Coincidentally, I listened to a podcast by Michael Goldfarb this morning about factionalism, and as a consequence I’m reading Federalist Papers #10. Here I read:
As long as the reason of man continues fallible, and he is at liberty to exercise it, different opinions will be formed. As long as the connection subsists between his reason and his self-love, his opinions and his passions will have a reciprocal influence on each other; and the former will be objects to which the latter will attach themselves.
Factions are the same disease within a society as is displayed by Doug Strutt: a willingness to trample the rights of others in the pursuit of some (ideological, material, …) good. And, as Madison points out, factions (and people like Strutt) are inevitable in a society that respects property, difference of opinion, and liberty to think and act. Madison’s solutions are to control the effects of such factions, such control being possible for him by the size and consequent diversity of the Republic, and the institutions of representative, not direct, democracy.

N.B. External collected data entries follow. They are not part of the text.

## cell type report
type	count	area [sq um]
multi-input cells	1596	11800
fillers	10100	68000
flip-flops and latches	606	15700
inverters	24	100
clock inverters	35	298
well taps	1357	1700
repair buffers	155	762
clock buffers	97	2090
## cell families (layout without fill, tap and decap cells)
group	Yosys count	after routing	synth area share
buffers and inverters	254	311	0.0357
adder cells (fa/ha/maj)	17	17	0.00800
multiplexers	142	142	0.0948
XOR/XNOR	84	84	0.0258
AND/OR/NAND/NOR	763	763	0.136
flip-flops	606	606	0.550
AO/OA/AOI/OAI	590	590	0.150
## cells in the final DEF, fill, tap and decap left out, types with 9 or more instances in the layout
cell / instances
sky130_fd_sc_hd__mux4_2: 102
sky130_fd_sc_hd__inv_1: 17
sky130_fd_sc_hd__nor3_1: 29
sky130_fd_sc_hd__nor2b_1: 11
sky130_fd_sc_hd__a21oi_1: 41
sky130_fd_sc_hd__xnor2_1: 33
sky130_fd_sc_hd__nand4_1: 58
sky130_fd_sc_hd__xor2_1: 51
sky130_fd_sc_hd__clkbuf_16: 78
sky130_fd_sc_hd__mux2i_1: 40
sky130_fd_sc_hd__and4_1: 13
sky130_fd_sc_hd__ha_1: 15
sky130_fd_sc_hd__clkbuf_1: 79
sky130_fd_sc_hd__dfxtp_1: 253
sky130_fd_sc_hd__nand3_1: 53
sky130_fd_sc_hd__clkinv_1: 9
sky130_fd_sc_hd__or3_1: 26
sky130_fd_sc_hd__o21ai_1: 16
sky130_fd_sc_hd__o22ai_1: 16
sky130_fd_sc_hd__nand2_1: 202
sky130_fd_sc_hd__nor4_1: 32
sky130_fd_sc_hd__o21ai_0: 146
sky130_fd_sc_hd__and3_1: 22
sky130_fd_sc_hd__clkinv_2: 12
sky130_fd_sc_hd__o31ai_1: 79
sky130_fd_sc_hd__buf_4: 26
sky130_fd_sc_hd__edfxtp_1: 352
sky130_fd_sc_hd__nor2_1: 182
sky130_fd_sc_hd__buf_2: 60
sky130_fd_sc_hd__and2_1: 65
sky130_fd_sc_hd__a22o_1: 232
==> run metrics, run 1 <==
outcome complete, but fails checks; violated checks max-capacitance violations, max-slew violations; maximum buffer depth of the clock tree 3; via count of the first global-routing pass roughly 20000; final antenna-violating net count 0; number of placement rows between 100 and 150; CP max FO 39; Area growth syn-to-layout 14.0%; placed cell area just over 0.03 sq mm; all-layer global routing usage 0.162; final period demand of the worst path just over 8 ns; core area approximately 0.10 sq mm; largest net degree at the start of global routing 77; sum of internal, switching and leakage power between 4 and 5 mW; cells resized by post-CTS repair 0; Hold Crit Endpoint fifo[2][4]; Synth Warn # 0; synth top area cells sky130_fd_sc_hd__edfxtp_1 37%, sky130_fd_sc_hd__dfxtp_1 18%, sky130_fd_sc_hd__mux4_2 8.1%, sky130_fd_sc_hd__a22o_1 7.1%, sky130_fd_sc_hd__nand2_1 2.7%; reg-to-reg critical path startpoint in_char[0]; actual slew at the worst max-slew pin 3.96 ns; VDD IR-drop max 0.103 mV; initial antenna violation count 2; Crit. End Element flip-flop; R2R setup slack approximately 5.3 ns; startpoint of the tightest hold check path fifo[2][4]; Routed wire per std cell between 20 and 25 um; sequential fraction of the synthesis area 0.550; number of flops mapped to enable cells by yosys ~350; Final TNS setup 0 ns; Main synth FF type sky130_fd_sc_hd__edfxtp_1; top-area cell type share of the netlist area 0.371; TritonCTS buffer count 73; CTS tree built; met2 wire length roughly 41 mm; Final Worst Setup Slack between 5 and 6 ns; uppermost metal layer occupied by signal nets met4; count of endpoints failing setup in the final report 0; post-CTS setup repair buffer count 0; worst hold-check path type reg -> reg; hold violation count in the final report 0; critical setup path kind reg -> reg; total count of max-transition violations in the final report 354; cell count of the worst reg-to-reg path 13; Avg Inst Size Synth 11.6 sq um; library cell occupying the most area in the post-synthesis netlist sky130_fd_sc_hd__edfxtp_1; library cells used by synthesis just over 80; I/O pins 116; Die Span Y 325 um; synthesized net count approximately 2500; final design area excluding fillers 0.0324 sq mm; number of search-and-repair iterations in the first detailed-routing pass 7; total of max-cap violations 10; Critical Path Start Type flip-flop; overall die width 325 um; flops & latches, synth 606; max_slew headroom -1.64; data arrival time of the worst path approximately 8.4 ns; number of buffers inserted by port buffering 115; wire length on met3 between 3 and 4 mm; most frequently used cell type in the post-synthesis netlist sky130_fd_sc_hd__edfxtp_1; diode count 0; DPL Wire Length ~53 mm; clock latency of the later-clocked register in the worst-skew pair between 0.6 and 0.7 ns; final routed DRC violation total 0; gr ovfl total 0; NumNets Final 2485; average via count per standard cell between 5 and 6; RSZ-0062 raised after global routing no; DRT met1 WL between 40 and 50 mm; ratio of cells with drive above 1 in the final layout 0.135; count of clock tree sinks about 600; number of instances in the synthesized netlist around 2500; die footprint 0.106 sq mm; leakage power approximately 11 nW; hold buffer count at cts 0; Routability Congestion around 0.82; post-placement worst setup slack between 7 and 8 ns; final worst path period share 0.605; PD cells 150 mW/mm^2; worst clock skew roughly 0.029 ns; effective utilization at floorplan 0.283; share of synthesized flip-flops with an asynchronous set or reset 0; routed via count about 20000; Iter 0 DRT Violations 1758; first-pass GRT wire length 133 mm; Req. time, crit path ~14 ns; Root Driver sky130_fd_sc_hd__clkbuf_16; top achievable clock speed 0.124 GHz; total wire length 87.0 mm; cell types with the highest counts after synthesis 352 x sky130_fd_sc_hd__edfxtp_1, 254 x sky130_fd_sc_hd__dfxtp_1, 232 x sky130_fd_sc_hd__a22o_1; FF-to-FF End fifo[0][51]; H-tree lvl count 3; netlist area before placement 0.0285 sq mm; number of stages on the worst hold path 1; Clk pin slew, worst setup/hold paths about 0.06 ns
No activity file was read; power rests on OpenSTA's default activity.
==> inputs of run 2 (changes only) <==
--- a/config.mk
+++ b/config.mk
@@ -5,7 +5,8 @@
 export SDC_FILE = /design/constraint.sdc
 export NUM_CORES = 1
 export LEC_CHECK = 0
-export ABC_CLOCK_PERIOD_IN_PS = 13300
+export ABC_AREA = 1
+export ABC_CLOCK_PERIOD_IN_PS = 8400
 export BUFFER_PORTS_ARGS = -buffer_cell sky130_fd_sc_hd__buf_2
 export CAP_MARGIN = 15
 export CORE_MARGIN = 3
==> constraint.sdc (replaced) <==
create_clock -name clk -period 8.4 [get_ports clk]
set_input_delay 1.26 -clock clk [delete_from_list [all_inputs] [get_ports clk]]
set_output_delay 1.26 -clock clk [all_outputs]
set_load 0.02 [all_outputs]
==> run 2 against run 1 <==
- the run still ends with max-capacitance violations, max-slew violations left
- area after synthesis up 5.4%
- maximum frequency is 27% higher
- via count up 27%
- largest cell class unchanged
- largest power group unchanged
[config.mk]
export PLATFORM = sky130hd
export DESIGN_NAME = tlc_update
export DESIGN_NICKNAME = d
export VERILOG_FILES = /design/src/rtl/tlc_pkg.sv /design/src/rtl/tlc_update.sv
export SDC_FILE = /design/constraint.sdc
export NUM_CORES = 1
export LEC_CHECK = 0
export BUFFER_PORTS_ARGS = -buffer_cell sky130_fd_sc_hd__buf_2
export CAP_MARGIN = 20
export CELL_PAD_IN_SITES_DETAIL_PLACEMENT = 0
export CELL_PAD_IN_SITES_GLOBAL_PLACEMENT = 1
export CORE_MARGIN = 2
export CORE_UTILIZATION = 27
export DETAILED_ROUTE_END_ITERATION = 8
export PLACE_DENSITY = 0.88
export REMOVE_ABC_BUFFERS = 1
export SETUP_SLACK_MARGIN = 0.4
export SYNTH_ARGS = -nofsm -noshare
export SYNTH_HDL_FRONTEND = slang
export SYNTH_SLANG_ARGS = --single-unit
export TNS_END_PERCENT = 20
[constraint.sdc]
create_clock -name vclk -period 4.25
set_input_delay 0.425 -clock vclk [all_inputs]
set_output_delay 0.425 -clock vclk [all_outputs]
set_load 0.005 [all_outputs]
[src/rtl/accel_vibration_level_meter.sv]
// ----------------------------------------------------------------------------
// accel_vibration_level_meter
// Bit-serial vibration meter: sample magnitude, running average over a
// history, windowed sum of absolute deviations and a scaled level output.
// ----------------------------------------------------------------------------
//
//   channel   valid         stall         payload
//   --------  ------------  ------------  ---------------------------
//   sample    sample_valid  sample_stall  accel_x, accel_y, accel_z
//   level     level_valid   level_stall   vibration_level
//
// a request runs its phases in turn: shift-add squaring of the three axes,
// the root steps, restoring divide steps over DW bits, where
// DW = max(16 + clog2(HISTORY_DEPTH + 1), 21), and the bookkeeping states;
// no new sample is taken until the request is back in idle.
// synchronous reset clears the history, its running sum, the window and the
// level valid flag. a held result does not block new samples; only the request
// that emits a level waits, in its last step, while level_stall holds the old one.
//
module accel_vibration_level_meter
  import avlm_pkg::*;
#(
  parameter int HISTORY_DEPTH = 16,
  parameter int WINDOW_ITEMS  = 20
) (
  input  logic                      clk,
  input  logic                      rst,
  input  logic                      sample_valid,
  output logic                      sample_stall,
  input  logic signed [AXIS_W-1:0]  accel_x,
  input  logic signed [AXIS_W-1:0]  accel_y,
  input  logic signed [AXIS_W-1:0]  accel_z,
  output logic                      level_valid,
  input  logic                      level_stall,
  output logic [LEVEL_W-1:0]        vibration_level
);

  localparam int HSW    = MAG_W + $clog2(HISTORY_DEPTH);
  localparam int SUMW   = MAG_W + $clog2(HISTORY_DEPTH + 1);
  localparam int DW     = (SUMW > TOTAL_W) ? SUMW : TOTAL_W;
  localparam int CW     = $clog2(DW);
  localparam int DIVMAX = (HISTORY_DEPTH + 1 > LEVEL_DIVISOR) ? HISTORY_DEPTH + 1
                                                              : LEVEL_DIVISOR;
  localparam int DIVW   = $clog2(DIVMAX + 1);
  localparam int CNTW   = $clog2(WINDOW_ITEMS + 1);

  avlm_state_t state, state_next;

  logic [CW-1:0]         step;
  logic [1:0]            axis;
  logic [AXIS_W-1:0]     mplier, op1, op2;
  logic [SQ_W-1:0]       mcand, acc, acc_next;
  logic [SQ_W-1:0]       rad;
  logic [ROOT_REM_W-1:0] rrem, rrem_sh, rtrial;
  logic [MAG_W-1:0]      root;
  logic [MAG_W-1:0]      hist [HISTORY_DEPTH];
  logic [HSW-1:0]        hist_sum;
  logic [DW-1:0]         dq;
  logic [DIVW-1:0]       drem, divisor;
  logic [DIVW:0]         dshift;
  logic                  dge;
  logic [CNTW-1:0]       count;
  logic [TOTAL_W-1:0]    total;
  logic [TOTAL_W:0]      tsum;
  logic [MAG_W-1:0]      avg, dev;
  logic [AXIS_W-1:0]     abs_x, abs_y, abs_z;
  logic                  emit, load_level, accept;

  assign abs_x = accel_x[AXIS_W-1] ? AXIS_W'(~accel_x) + AXIS_W'(1) : AXIS_W'(accel_x);
  assign abs_y = accel_y[AXIS_W-1] ? AXIS_W'(~accel_y) + AXIS_W'(1) : AXIS_W'(accel_y);
  assign abs_z = accel_z[AXIS_W-1] ? AXIS_W'(~accel_z) + AXIS_W'(1) : AXIS_W'(accel_z);

  assign accept   = sample_valid && !sample_stall;
  assign emit     = (count == CNTW'(WINDOW_ITEMS));
  assign acc_next = mplier[0] ? acc + mcand : acc;

  // one root digit: bring down two radicand bits, try 4r+1
  assign rrem_sh = {rrem[ROOT_REM_W-3:0], rad[SQ_W-1:SQ_W-2]};
  assign rtrial  = ROOT_REM_W'({root, 2'b01});

  // restoring divide step
  assign dshift = {drem, dq[DW-1]};
  assign dge    = (dshift >= {1'b0, divisor});

  assign avg  = dq[MAG_W-1:0];
  assign dev  = (root >= avg) ? root - avg : avg - root;
  assign tsum = {1'b0, total} + (TOTAL_W+1)'(dev);

  // next state
  always_comb begin
    state_next = state;
    case (state)
      ST_IDLE:   if (accept) state_next = ST_SQUARE;
      ST_SQUARE: if (step == CW'(15) && axis == 2'd2) state_next = ST_ROOT;
      ST_ROOT:   if (step == CW'(15)) state_next = ST_HIST;
      ST_HIST:   state_next = ST_PREP;
      ST_PREP:   state_next = ST_DIVIDE;
      ST_DIVIDE: if (step == CW'(DW - 1)) state_next = ST_UPDATE;
      ST_UPDATE: if (!(emit && level_valid && level_stall)) state_next = ST_IDLE;
      default:   state_next = ST_IDLE;
    endcase
  end

  // outputs of the sequencer
  always_comb begin
    sample_stall = 1'b1;
    load_level   = 1'b0;
    case (state)
      ST_IDLE:   sample_stall = 1'b0;
      ST_UPDATE: load_level   = emit && !(level_valid && level_stall);
      default: begin
        sample_stall = 1'b1;
        load_level   = 1'b0;
      end
    endcase
  end

  always_ff @(posedge clk) begin
    if (rst) begin
      state <= ST_IDLE;
    end else begin
      state <= state_next;
    end
  end

  // window state, history and output register
  always_ff @(posedge clk) begin
    if (rst) begin
      count       <= '0;
      total       <= '0;
      hist_sum    <= '0;
      level_valid <= 1'b0;
      for (int i = 0; i < HISTORY_DEPTH; i++) hist[i] <= '0;
    end else begin
      if (state == ST_HIST) begin
        hist[0] <= root;
        for (int i = 1; i < HISTORY_DEPTH; i++) hist[i] <= hist[i-1];
        hist_sum <= hist_sum + HSW'(root) - HSW'(hist[HISTORY_DEPTH-1]);
      end
      if (state == ST_UPDATE) begin
        if (emit) begin
          if (load_level) begin
            count <= '0;
            total <= '0;
          end
        end else begin
          count <= count + CNTW'(1);
          total <= tsum[TOTAL_W] ? {TOTAL_W{1'b1}} : tsum[TOTAL_W-1:0];
        end
      end
      if (load_level) begin
        level_valid <= 1'b1;
      end else if (!level_stall) begin
        level_valid <= 1'b0;
      end
    end
  end

  always_ff @(posedge clk) begin
    if (load_level) begin
      vibration_level <= (|dq[DW-1:LEVEL_W]) ? {LEVEL_W{1'b1}} : dq[LEVEL_W-1:0];
    end
  end

  // serial datapath
  always_ff @(posedge clk) begin
    case (state)
      ST_IDLE: begin
        if (accept) begin
          mplier <= abs_x;
          mcand  <= SQ_W'(abs_x);
          op1    <= abs_y;
          op2    <= abs_z;
          acc    <= '0;
          axis   <= '0;
          step   <= '0;
        end
      end
      ST_SQUARE: begin
        acc <= acc_next;
        if (step == CW'(15)) begin
          step   <= '0;
          axis   <= axis + 2'd1;
          mplier <= op1;
          mcand  <= SQ_W'(op1);
          op1    <= op2;
          rad    <= acc_next;
          rrem   <= '0;
          root   <= '0;
        end else begin
          step   <= step + CW'(1);
          mplier <= mplier >> 1;
          mcand  <= mcand << 1;
        end
      end
      ST_ROOT: begin
        rad  <= rad << 2;
        step <= (step == CW'(15)) ? '0 : step + CW'(1);
        if (rrem_sh >= rtrial) begin
          rrem <= rrem_sh - rtrial;
          root <= {root[MAG_W-2:0], 1'b1};
        end else begin
          rrem <= rrem_sh;
          root <= {root[MAG_W-2:0], 1'b0};
        end
      end
      ST_PREP: begin
        drem <= '0;
        step <= '0;
        if (emit) begin
          dq      <= DW'(total);
          divisor <= DIVW'(LEVEL_DIVISOR);
        end else begin
          // new magnitude plus the history, which already holds it once
          dq      <= DW'(hist_sum) + DW'(root);
          divisor <= DIVW'(HISTORY_DEPTH + 1);
        end
      end
      ST_DIVIDE: begin
        drem <= dge ? DIVW'(dshift - {1'b0, divisor}) : dshift[DIVW-1:0];
        dq   <= {dq[DW-2:0], dge};
        step <= step + CW'(1);
      end
      default: begin
      end
    endcase
  end

`ifndef SYNTHESIS
  a_count_bound: assert property (@(posedge clk) disable iff (rst)
    count <= CNTW'(WINDOW_ITEMS))
    else $error("window count beyond window length");

  a_level_source: assert property (@(posedge clk) disable iff (rst)
    $rose(level_valid) |-> $past(state == ST_UPDATE && emit))
    else $error("level produced outside an emitting update");

  a_window_clear: assert property (@(posedge clk) disable iff (rst)
    $rose(level_valid) |-> (count == '0 && total == '0))
    else $error("window not cleared after emitting a level");

  a_accept_start: assert property (@(posedge clk) disable iff (rst)
    accept |=> (state == ST_SQUARE && step == '0 && axis == 2'd0))
    else $error("accepted request did not start squaring");
`endif

endmodule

When I watched the movie, I felt that the morally bad characters were the sycophantic supporters, especially the young lawyer on the make, because he understood that he was doing wrong and did it anyway. Over dinner he brings up all the problems with the real estate deal they’re consummating: protected wildlife, angry protesters. He reacts with disguised disquiet to Strutt’s enthusiasm for hunting. He has too much to gain to listen to his conscience.
Oddly enough, we see something similar in the US Government at the moment. The majority of Republican members of Congress hold back from approbation of bad behavior by the President, by their leadership, even though they know that they’re doing something wrong, because they stand to gain their objectives thereby. McConnell subverts the norms of representative government with his manipulation of parliamentary procedure, Ryan approves of King Trump’s abrogation of the constitution, Susan Collins wrings her hands on the sidelines and expresses “concern” rather than acting to punish Trump or her leadership, so the party can achieve it’s legislative goals, Orrin Hatch, a man who has been in the institution for most of his life, says nothing when the norms of the institution in which he serves are violated by his leadership. This sort of craven behavior is the real moral bad.

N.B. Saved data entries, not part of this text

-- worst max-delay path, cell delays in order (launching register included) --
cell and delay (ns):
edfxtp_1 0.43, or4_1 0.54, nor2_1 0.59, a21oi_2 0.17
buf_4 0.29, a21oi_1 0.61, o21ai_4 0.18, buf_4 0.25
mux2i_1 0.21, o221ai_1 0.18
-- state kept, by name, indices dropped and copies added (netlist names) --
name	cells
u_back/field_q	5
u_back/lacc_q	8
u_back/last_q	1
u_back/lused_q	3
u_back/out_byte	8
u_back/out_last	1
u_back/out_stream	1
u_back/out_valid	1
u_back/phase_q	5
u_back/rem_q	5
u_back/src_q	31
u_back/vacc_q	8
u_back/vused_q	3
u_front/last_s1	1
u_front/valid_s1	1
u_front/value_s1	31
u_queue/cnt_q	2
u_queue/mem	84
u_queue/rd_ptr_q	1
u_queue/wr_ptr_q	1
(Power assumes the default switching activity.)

Also, oddly enough, I see traces of Madison’s correctives in the inability of the ruling party to pass legislation. While we theoretically have only two “parties” of consequence in our government, the Republicans encompass a wide range of political views that would in other systems be expressed by membership in minority parties (Libertarians, religious parties, Greens, …); this divergence of principle makes it very difficult to make legislation without accommodating the rights and opinions of those with whom the majority disagree. The institution is working, in some sense.